Un método de aislamiento de células reconocidas a través del vidrio funcionalización de la superficie

El objetivo general de este proceso de funcionalización de la superficie del vidrio es permitir la captura y liberación suave de las células de interés. Este método puede ayudar a responder preguntas clave en el campo de la angiogénesis tumoral, permitiendo el cribado de biomarcadores celulares que indican resistencia a los fármacos. La principal ventaja de esta técnica es que es completamente personalizable, para prácticamente cualquier tipo de célula de interés.

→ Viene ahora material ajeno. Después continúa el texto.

## src/hdl/tga_rle_pkg.sv

```systemverilog
package tga_rle_pkg;

	// Configuration register indexes on the write port.
	localparam logic [1:0] REG_BYTES_PER_PIXEL = 2'd0;
	localparam logic [1:0] REG_COMPRESSED_MODE = 2'd1;
	localparam logic [1:0] REG_TOTAL_PIXELS    = 2'd2;

	localparam int unsigned CFG_DATA_W = 32;
	localparam int unsigned CFG_INDEX_W = 2;

	// Register values after reset.
	localparam logic [2:0]  RST_BYTES_PER_PIXEL = 3'd4;
	localparam logic        RST_COMPRESSED_MODE = 1'b1;
	localparam logic [31:0] RST_TOTAL_PIXELS    = 32'd1;

	// Packet header decoding.
	localparam logic [7:0] RUN_HEADER_BASE = 8'd127;
	localparam logic [7:0] OPAQUE_ALPHA    = 8'd255;

	typedef struct packed {
		logic [2:0]  bytes_per_pixel;
		logic        compressed_mode;
		logic [31:0] total_pixels;
	} cfg_t;

	typedef struct packed {
		logic [7:0] red;
		logic [7:0] green;
		logic [7:0] blue;
		logic [7:0] alpha;
		logic [7:0] repeat_count;
		logic       image_complete;
		logic       truncated;
	} result_t;

endpackage

```

## src/hdl/tga_rle_pixel_decoder_core.sv

```systemverilog
// TGA run-length pixel decoder for 24 and 32 bit images. Payload bytes enter one per
// transaction on the input channel and RGBA pixels leave on the output channel; a run
// packet leaves as a single transaction whose repeat_count gives the number of copies,
// clamped so that output never passes total_pixels. The block takes one byte per cycle
// unless a stalled output has filled both registers. A byte that completes a pixel
// reaches the output thus: the byte is held in an input register, decoded by the packet
// and pixel state logic, and the result sits in an output register until it is taken. A
// stalled output holds back the input only once both registers are full. After the image
// is complete, or after a byte marked end_of_stream, every further byte is dropped until
// reset. A stream that ends inside a header or an unfinished pixel gives a bare result
// with truncated set and repeat_count 0. Configuration writes go to bytes_per_pixel
// (index 0), compressed_mode (index 1) and total_pixels (index 2) and must only be made
// while no transaction is in flight.
module tga_rle_pixel_decoder_core (
	input  logic                                clk,
	input  logic                                arst_n,

	input  logic                                cfg_wr_en,
	input  logic [tga_rle_pkg::CFG_INDEX_W-1:0] cfg_index,
	input  logic [tga_rle_pkg::CFG_DATA_W-1:0]  cfg_wdata,

	input  logic                                in_valid,
	output logic                                in_ready,
	input  logic [7:0]                          data_byte,
	input  logic                                end_of_stream,

	output logic                                out_valid,
	input  logic                                out_ready,
	output logic [7:0]                          red,
	output logic [7:0]                          green,
	output logic [7:0]                          blue,
	output logic [7:0]                          alpha,
	output logic [7:0]                          repeat_count,
	output logic                                image_complete,
	output logic                                truncated
);

	tga_rle_pkg::cfg_t    cfg_q;
	tga_rle_pkg::result_t step_res;
	tga_rle_pkg::result_t res_s2;

	logic       valid_s1;
	logic [7:0] data_s1;
	logic       eos_s1;
	logic       valid_s2;
	logic       step_res_valid;
	logic       out_free;
	logic       fire;

	// Configuration registers; a write to an unused index is ignored.
	always_ff @(posedge clk or negedge arst_n) begin
		if (!arst_n) begin
			cfg_q.bytes_per_pixel <= tga_rle_pkg::RST_BYTES_PER_PIXEL;
			cfg_q.compressed_mode <= tga_rle_pkg::RST_COMPRESSED_MODE;
			cfg_q.total_pixels    <= tga_rle_pkg::RST_TOTAL_PIXELS;
		end else if (cfg_wr_en) begin
			case (cfg_index)
				tga_rle_pkg::REG_BYTES_PER_PIXEL: cfg_q.bytes_per_pixel <= cfg_wdata[2:0];
				tga_rle_pkg::REG_COMPRESSED_MODE: cfg_q.compressed_mode <= cfg_wdata[0];
				tga_rle_pkg::REG_TOTAL_PIXELS:    cfg_q.total_pixels    <= cfg_wdata[31:0];
				default: ;
			endcase
		end
	end

	// The held byte is decoded whenever the output register can take whatever it yields.
	assign out_free = !valid_s2 || out_ready;
	assign fire     = valid_s1 && out_free;
	assign in_ready = !valid_s1 || fire;

	always_ff @(posedge clk or negedge arst_n) begin
		if (!arst_n) begin
			valid_s1 <= 1'b0;
		end else if (in_ready) begin
			valid_s1 <= in_valid;
		end
	end

	always_ff @(posedge clk) begin
		if (in_valid && in_ready) begin
			data_s1 <= data_byte;
			eos_s1  <= end_of_stream;
		end
	end

	tga_rle_step u_step (
		.clk           (clk),
		.arst_n        (arst_n),
		.cfg           (cfg_q),
		.fire          (fire),
		.data_byte     (data_s1),
		.end_of_stream (eos_s1),
		.res_valid     (step_res_valid),
		.res           (step_res)
	);

	// Output register: loaded only when a decoded byte produces a result.
	always_ff @(posedge clk or negedge arst_n) begin
		if (!arst_n) begin
			valid_s2 <= 1'b0;
		end else if (out_free) begin
			valid_s2 <= fire && step_res_valid;
		end
	end

	always_ff @(posedge clk) begin
		if (fire && step_res_valid) begin
			res_s2 <= step_res;
		end
	end

	assign out_valid      = valid_s2;
	assign red            = res_s2.red;
	assign green          = res_s2.green;
	assign blue           = res_s2.blue;
	assign alpha          = res_s2.alpha;
	assign repeat_count   = res_s2.repeat_count;
	assign image_complete = res_s2.image_complete;
	assign truncated      = res_s2.truncated;

endmodule

```

## src/hdl/tga_rle_step.sv

```systemverilog
module tga_rle_step (
	input  logic                clk,
	input  logic                arst_n,
	input  tga_rle_pkg::cfg_t   cfg,
	input  logic                fire,
	input  logic [7:0]          data_byte,
	input  logic                end_of_stream,
	output logic                res_valid,
	output tga_rle_pkg::result_t res
);

	logic        header_expected_q;
	logic        packet_is_run_q;
	logic [7:0]  pixels_left_q;
	logic [1:0]  byte_in_pixel_q;
	logic [23:0] gathered_q;
	logic [31:0] pixels_emitted_q;
	logic        finished_q;

	logic        header_expected_d;
	logic        packet_is_run_d;
	logic [7:0]  pixels_left_d;
	logic [1:0]  byte_in_pixel_d;
	logic [23:0] gathered_d;
	logic [31:0] pixels_emitted_d;
	logic        finished_d;

	logic        size4;
	logic        pixel_done;
	logic [7:0]  rep_raw;
	logic [7:0]  rep;
	logic [31:0] remaining;
	logic        trunc;
	logic        done;

	assign size4 = cfg.bytes_per_pixel[2];
	assign remaining = cfg.total_pixels - pixels_emitted_q;
	// A pixel is complete once its byte position reaches the last byte of the pixel size.
	assign pixel_done = size4 ? (byte_in_pixel_q == 2'd3) : (byte_in_pixel_q >= 2'd2);

	always_comb begin
		header_expected_d = header_expected_q;
		packet_is_run_d   = packet_is_run_q;
		pixels_left_d     = pixels_left_q;
		byte_in_pixel_d   = byte_in_pixel_q;
		gathered_d        = gathered_q;
		pixels_emitted_d  = pixels_emitted_q;
		finished_d        = finished_q;
		res_valid         = 1'b0;
		res               = '0;
		rep_raw           = 8'd1;
		rep               = 8'd1;
		trunc             = 1'b0;
		done              = 1'b0;

		if (finished_q) begin
			// Everything after the end of the image is dropped.
		end else if (pixels_emitted_q >= cfg.total_pixels) begin
			finished_d = 1'b1;
		end else if (cfg.compressed_mode && header_expected_q) begin
			packet_is_run_d   = data_byte[7];
			pixels_left_d     = data_byte[7] ? (data_byte - tga_rle_pkg::RUN_HEADER_BASE)
			                                 : (data_byte + 8'd1);
			header_expected_d = 1'b0;
			byte_in_pixel_d   = 2'd0;
			if (end_of_stream) begin
				finished_d    = 1'b1;
				res_valid     = 1'b1;
				res.truncated = 1'b1;
			end
		end else begin
			case (byte_in_pixel_q)
				2'd0: gathered_d[7:0]   = data_byte;
				2'd1: gathered_d[15:8]  = data_byte;
				2'd2: gathered_d[23:16] = data_byte;
				default: ;
			endcase

			if (!pixel_done) begin
				byte_in_pixel_d = byte_in_pixel_q + 2'd1;
				if (end_of_stream) begin
					finished_d    = 1'b1;
					res_valid     = 1'b1;
					res.truncated = 1'b1;
				end
			end else begin
				byte_in_pixel_d = 2'd0;
				if (cfg.compressed_mode && packet_is_run_q) begin
					rep_raw           = (pixels_left_q == 8'd0) ? 8'd1 : pixels_left_q;
					pixels_left_d     = 8'd0;
					header_expected_d = 1'b1;
				end else if (cfg.compressed_mode) begin
					if (pixels_left_q > 8'd1) begin
						pixels_left_d = pixels_left_q - 8'd1;
						trunc         = end_of_stream;
					end else begin
						pixels_left_d     = 8'd0;
						header_expected_d = 1'b1;
					end
				end

				// Clamp to the pixels still missing; the image is complete exactly when
				// the clamped count equals what was missing.
				rep  = ({24'd0, rep_raw} > remaining) ? remaining[7:0] : rep_raw;
				done = ({24'd0, rep} == remaining);
				pixels_emitted_d = pixels_emitted_q + {24'd0, rep};
				if (done || end_of_stream) begin
					finished_d = 1'b1;
				end

				res_valid          = 1'b1;
				res.red            = gathered_d[23:16];
				res.green          = gathered_d[15:8];
				res.blue           = gathered_d[7:0];
				res.alpha          = (size4 && byte_in_pixel_q == 2'd3) ? data_byte
				                                                         : tga_rle_pkg::OPAQUE_ALPHA;
				res.repeat_count   = rep;
				res.image_complete = done;
				res.truncated      = trunc && !done;
			end
		end
	end

	always_ff @(posedge clk or negedge arst_n) begin
		if (!arst_n) begin
			header_expected_q <= 1'b1;
			packet_is_run_q   <= 1'b0;
			pixels_left_q     <= 8'd0;
			byte_in_pixel_q   <= 2'd0;
			gathered_q        <= 24'd0;
			pixels_emitted_q  <= 32'd0;
			finished_q        <= 1'b0;
		end else if (fire) begin
			header_expected_q <= header_expected_d;
			packet_is_run_q   <= packet_is_run_d;
			pixels_left_q     <= pixels_left_d;
			byte_in_pixel_q   <= byte_in_pixel_d;
			gathered_q        <= gathered_d;
			pixels_emitted_q  <= pixels_emitted_d;
			finished_q        <= finished_d;
		end
	end

endmodule

```

## config.mk

```make
export PLATFORM = sky130hd
export DESIGN_NAME = tga_rle_pixel_decoder_core
export DESIGN_NICKNAME = d
export VERILOG_FILES = /design/src/hdl/tga_rle_pkg.sv /design/src/hdl/tga_rle_pixel_decoder_core.sv /design/src/hdl/tga_rle_step.sv
export SDC_FILE = /design/constraint.sdc
export NUM_CORES = 1
export LEC_CHECK = 0
export ABC_CLOCK_PERIOD_IN_PS = 6710
export BUFFER_PORTS_ARGS = -buffer_cell sky130_fd_sc_hd__clkbuf_2
export CAP_MARGIN = 5
export CORE_MARGIN = 2
export CORE_UTILIZATION = 60
export CTS_BUF_LIST = sky130_fd_sc_hd__clkbuf_4
export CTS_CLUSTER_DIAMETER = 120
export DETAILED_ROUTE_END_ITERATION = 10
export PLACE_DENSITY = 0.84
export SETUP_SLACK_MARGIN = 0.2
export SYNTH_ARGS = -nofsm -noshare
export SYNTH_HDL_FRONTEND = slang
export SYNTH_SLANG_ARGS = --single-unit
```

## constraint.sdc

```tcl
create_clock -name clk -period 6.71 [get_ports clk]
set_input_delay 0 -clock clk [delete_from_list [all_inputs] [get_ports clk]]
set_output_delay 0 -clock clk [all_outputs]
set_load 0.02 [all_outputs]
```

==> results of run 1 <==
## metrics by stage
step | std cells | total power, mW | worst slack (ns)
floorplan | 1016 | 1.65 | 1.26
global placement | 1288 | 1.81 | 0.904
detailed placement | 1288 | 1.82 | 0.746
CTS | 1370 | 2.44 | 0.681
global route | 1371 | 2.58 | 0.174
finish | 1371 | 2.45 | 0.797
## where the power goes
group | leakage (nW) | internal (mW) | switching [mW] | total (mW)
registers | 1.83 | 1.03 | 0.0434 | 1.07
clock network | 0.160 | 0.178 | 0.418 | 0.596
logic | 3.02 | 0.321 | 0.459 | 0.780
total | 5.00 | 1.53 | 0.920 | 2.45
## synth_stat cells, types with 8 or more instances
master                       n  area (sq um)
sky130_fd_sc_hd__a21oi_1    47           235
sky130_fd_sc_hd__and2_1      8          50.1
sky130_fd_sc_hd__and3_1      8          50.1
sky130_fd_sc_hd__buf_2      14          70.1
sky130_fd_sc_hd__clkbuf_1   16          60.1
sky130_fd_sc_hd__dfrtp_1   101          2530
sky130_fd_sc_hd__edfxtp_1   51          1530
sky130_fd_sc_hd__ha_1       56           701
sky130_fd_sc_hd__inv_1      59           221
sky130_fd_sc_hd__mux2_2     68           766
sky130_fd_sc_hd__mux2i_1    36           360
sky130_fd_sc_hd__nand2_1    77           289
sky130_fd_sc_hd__nand2b_1    9          56.3
sky130_fd_sc_hd__nand3_1    29           145
sky130_fd_sc_hd__nand4_1    28           175
sky130_fd_sc_hd__nor2_1    104           390
sky130_fd_sc_hd__nor3_1     19          95.1
sky130_fd_sc_hd__nor4_1     12          75.1
sky130_fd_sc_hd__o21a_1     12          90.1
sky130_fd_sc_hd__o21ai_0    48           240
sky130_fd_sc_hd__o21bai_1    8          60.1
sky130_fd_sc_hd__xnor2_1    41           359
sky130_fd_sc_hd__xor2_1      9          78.8
## flip-flops by register name, indices dropped and copies added, names as in the netlist, 2 cells and up
name,cells
u_step.byte_in_pixel_q,2
u_step.gathered_q,24
u_step.pixels_emitted_q,32
data_s1,8
cfg_q,34
green,8
alpha,8
u_step.pixels_left_q,8
blue,8
repeat_count,8
red,8
## cells in the final DEF (no fill, tap or decap), drive strengths merged, types with 13 or more instances in the layout
cell	count
nand2	77
o21ai	55
dlygate4sd3	49
mux2i	36
clkbuf	107
nor4	14
a21oi	51
nor3	19
inv	69
dfrtp	101
xnor2	41
nand3	30
edfxtp	51
mux2	70
ha	56
nand4	29
nor2	105
o21a	13
## worst paths after layout
check | start | to
max | cfg_q[0]$_DFFE_PN1P_ | u_step.pixels_emitted_q[14]$_DFFE_PN0P_
min | data_byte[2] | data_s1[2]$_DFFE_PP_
max reg2reg | cfg_q[0]$_DFFE_PN1P_ | u_step.pixels_emitted_q[14]$_DFFE_PN0P_
min reg2reg | u_step.pixels_emitted_q[27]$_DFFE_PN0P_ | u_step.pixels_emitted_q[27]$_DFFE_PN0P_
max in group asynchronous | arst_n | u_step.pixels_left_q[4]$_DFFE_PN0P_
min in group asynchronous | arst_n | u_step.pixels_emitted_q[25]$_DFFE_PN0P_
## final cells by class
class | count | area, sq um | share of cell area (%)
well taps | 220 | 275 | 2.41
clock buffers | 17 | 128 | 1.12
repair buffers | 148 | 1030 | 9.05
diodes | 1 | 2.50 | 0.0220
clock inverters | 15 | 171 | 1.50
multi-input cells | 755 | 5410 | 47.4
inverters | 59 | 221 | 1.94
flip-flops and latches | 156 | 4160 | 36.5
## repair_timing
| item | 4_1_cts | 5_1_grt |
|---|---|---|
| endpoints found under the hold margin | 100 | 0 |
| setup endpoints to repair | 0 | 8 |
| setup buffers | 0 | 0 |
| resized for setup | 0 | 4 |
| hold buffers | 50 | 0 |
## layer usage
| metal | GRT usage (%) | share of wire, % |
|---|---|---|
| met1 | 35.3 | 41 |
| met2 | 47.3 | 50 |
| met3 | 4.11 | 5.0 |
| met4 | 12.5 | 3.6 |
| met5 | 0 | 0 |
## cell families after synthesis
| kind of cell | after synthesis |
|---|---|
| flip-flops | 156 |
| adder cells (fa/ha/maj) | 58 |
| AND/OR/NAND/NOR | 339 |
| XOR/XNOR | 50 |
| buffers and inverters | 105 |
| AO/OA/AOI/OAI | 202 |
| multiplexers | 106 |
==> run summary, run 1 <==
The detailed-route via count is 8275. The count of buffers from port buffering came out at 91. Once placement finished, the instance area stood at 10600 sq um. The cell area that synthesis handed to floorplanning was 10000 sq um. The min-delay analysis places its worst path in the category primary input to register. Setup repair after global routing left no endpoint under its margin. The data arrival time of the worst path came out at 6.41 ns. The count of max-cap constraint violations is 0. On the critical path the largest part of the delay comes from compound AO/OA/AOI/OAI gates. The flow ran to the end, and the final reports show no timing, DRC or antenna violations. The analysis attributes to cell leakage a power of 5.00 nW.

The post-detailed-route wirelength per cell came out at 17.5 um. The final global-route overflow total came out at 0. The synthesized design contains 156 register bits. The number of H-tree levels came out at 4. For the worst flop-to-flop path, the logic depth is 26. The core footprint is 16500 sq um. The synthesized netlist devotes 16.8% of its cell area to simple gates. The wire length after detailed routing came out at 24.0 mm. The number of global-route vias before repair is 8098. The number of filler cells placed in the layout is 1235. The number of nets at the end of the flow came out at 1243. The required time of the critical path came out at 7.20 ns. The final-report setup violation count is 0. The total clock buffers created by CTS came out at 17.

The number of I/O pins is 92. The detailed-router iteration count before antenna repair is 7. The worst pin sits at a relative slew slack of 40.2%. The clock tree root buffer cell is sky130_fd_sc_hd__clkbuf_4. The category of the worst setup path launch point is a register. The detail route stage leaves a number of antenna-violating nets equal to 0. The largest individual stage delay along the critical path comes from the cell sky130_fd_sc_hd__dfstp_2. Setup total negative slack on the finished layout was measured at 0 ns. The clock latency on the worst-skew pair is 0.58 ns.

The hold violation total from the final report came out at 0. In the final layout, the share of cells above drive strength 1 is 20.8%. The share of the synthesized netlist area taken by xor and xnor gates is 4.37%. For this configuration, the core starts out at a cell density of 60.9%. Yosys printed 0 warnings. The height of the die is 133 um. The multiplexer fraction of the synthesized cell area is 11.5%. Detailed placement finished with a half-perimeter wire length of 17.0 mm.

The clock tree skew after final layout came out at 0.0216 ns. Together, buffers and inverters on the worst path number 4. The signed area change from the synthesized netlist to the final layout came out at 13.7%. The maximum VDD drop is 0.145 mV.

STA classifies the critical path endpoint as a register. The number of enable flip-flop cells after synthesis came out at 51. The fraction of the yosys area taken by sequential cells came out at 41.5%. The detailed router finished its first iteration with 676 violations. The clock edge transition at the registers on the reported setup and hold paths came out at 0.16 ns.

The number of buffers on the longest clock path is 2. The slew of the pin with the lowest slew margin came out at 0.896 ns. Of all nets on the critical path, the largest fanout is 17. The finished cells cover 11400 sq um. Cells fill 69.2% of the core in the end. The library cell appearing most often on the critical path is sky130_fd_sc_hd__o21ai_0. The register-to-register path setup slack is 0.80 ns. In this run the horizontal extent of the chip is 133 um. The number of cells traversed by the worst hold path came out at 2. For this run, asynchronously set or reset flops after synthesis account for 67.3%. The net count after synthesis came out at 1122. Hold timing on the final database bottoms out at a slack of 0.146 ns. The pin count of the biggest net entering global routing came out at 61. The first-pass GRT wire length came out at 39.5 mm. The weighted congestion reported at the end of routability-driven placement came out at 0.979. Dividing the detail-routed via count by the number of cells gives 6.04. Global routing consumed, over all layers together, 27.8% of the routing resources. The TritonCTS sink count came out at 156.

The delay contributed by the slowest stage of the critical path is 0.56 ns. The fraction of the mapped netlist area in adder cells is 7.39%. Timing would allow up to 169 MHz.

The period utilization is 88.1%. TritonCTS built the clock tree. The DRC violation count after routing came out at 0. The number of antenna violations at the first check in global routing came out at 1.

Row generation in the floorplan step produced 47 rows. The kind of critical path is register to register. The count of final max-slew check failures came out at 0. The critical path crosses 26 cells after its start point.

The number of unique standard cell types used by synthesis came out at 83. Each instance of the synthesized netlist takes up on average 9.86 sq um. Subtracting the final worst setup slack from the clock period gives 5.91 ns. In the synthesized netlist the dominant register cell turns out to be sky130_fd_sc_hd__dfrtp_1. The compound-gate portion of the synthesized area is 13.6%. The number of standard cells after synthesis is 1016. The area of the die came out at 17800 sq um. By area, the combinational part of the netlist is dominated by simple AND/OR/NAND/NOR gates. The cell area power density came out at 215 nW/um^2.
Note: power is estimated with default switching activity, not from simulation.
==> run 2: changes to the inputs <==
Settings changed: ABC_CLOCK_PERIOD_IN_PS 6710 to 7650, CORE_MARGIN 2 to unset, HOLD_SLACK_MARGIN set to 0.1.
Clock period 6.71 ns to 7.65 ns, I/O delays scaled along.
==> run 2 against run 1 <==
  * Global-route usage is 2.1 points higher
  * Worst hold slack hardly changed
  * Die area is 3.0% lower
  * Critical endpoint is now u_step.pixels_emitted_q[28]$_DFFE_PN0P_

Siempre que exista un anticuerpo específico para el tipo de célula, la superficie se puede adaptar para su captura. Aunque este método puede proporcionar información sobre la angiogénesis del cáncer, también se puede aplicar a otras enfermedades, ya que las muestras purificadas son necesarias para el desarrollo de regímenes de tratamiento más personalizados. La idea de este método fue cuando intentábamos desarrollar un mecanismo de liberación reversible para capturar células, utilizando la interacción entre la destiobiotina y la familia de las adivinaciones.

Después de limpiar una superficie de vidrio en una máquina de plasma de oxígeno durante cinco minutos de acuerdo con el protocolo de texto, prepare 2,5 mililitros de 3-aminopropil trietoxisilano reconstituido al 2%, o solución APTES, combinando 50 microlitros de APTES y 2,45 mililitros de etanol en un tubo cónico. Pipetee la solución de APTES sobre las superficies de vidrio, luego cubra las superficies y colóquelas en un agitador de plataforma a temperatura ambiente durante 50 minutos para distribuir uniformemente la capa de APTES. Mientras tanto, precaliente el horno a 55 grados centígrados para los platos de ocho y 24 pocillos, o a 90 grados centígrados para los platos de vidrio.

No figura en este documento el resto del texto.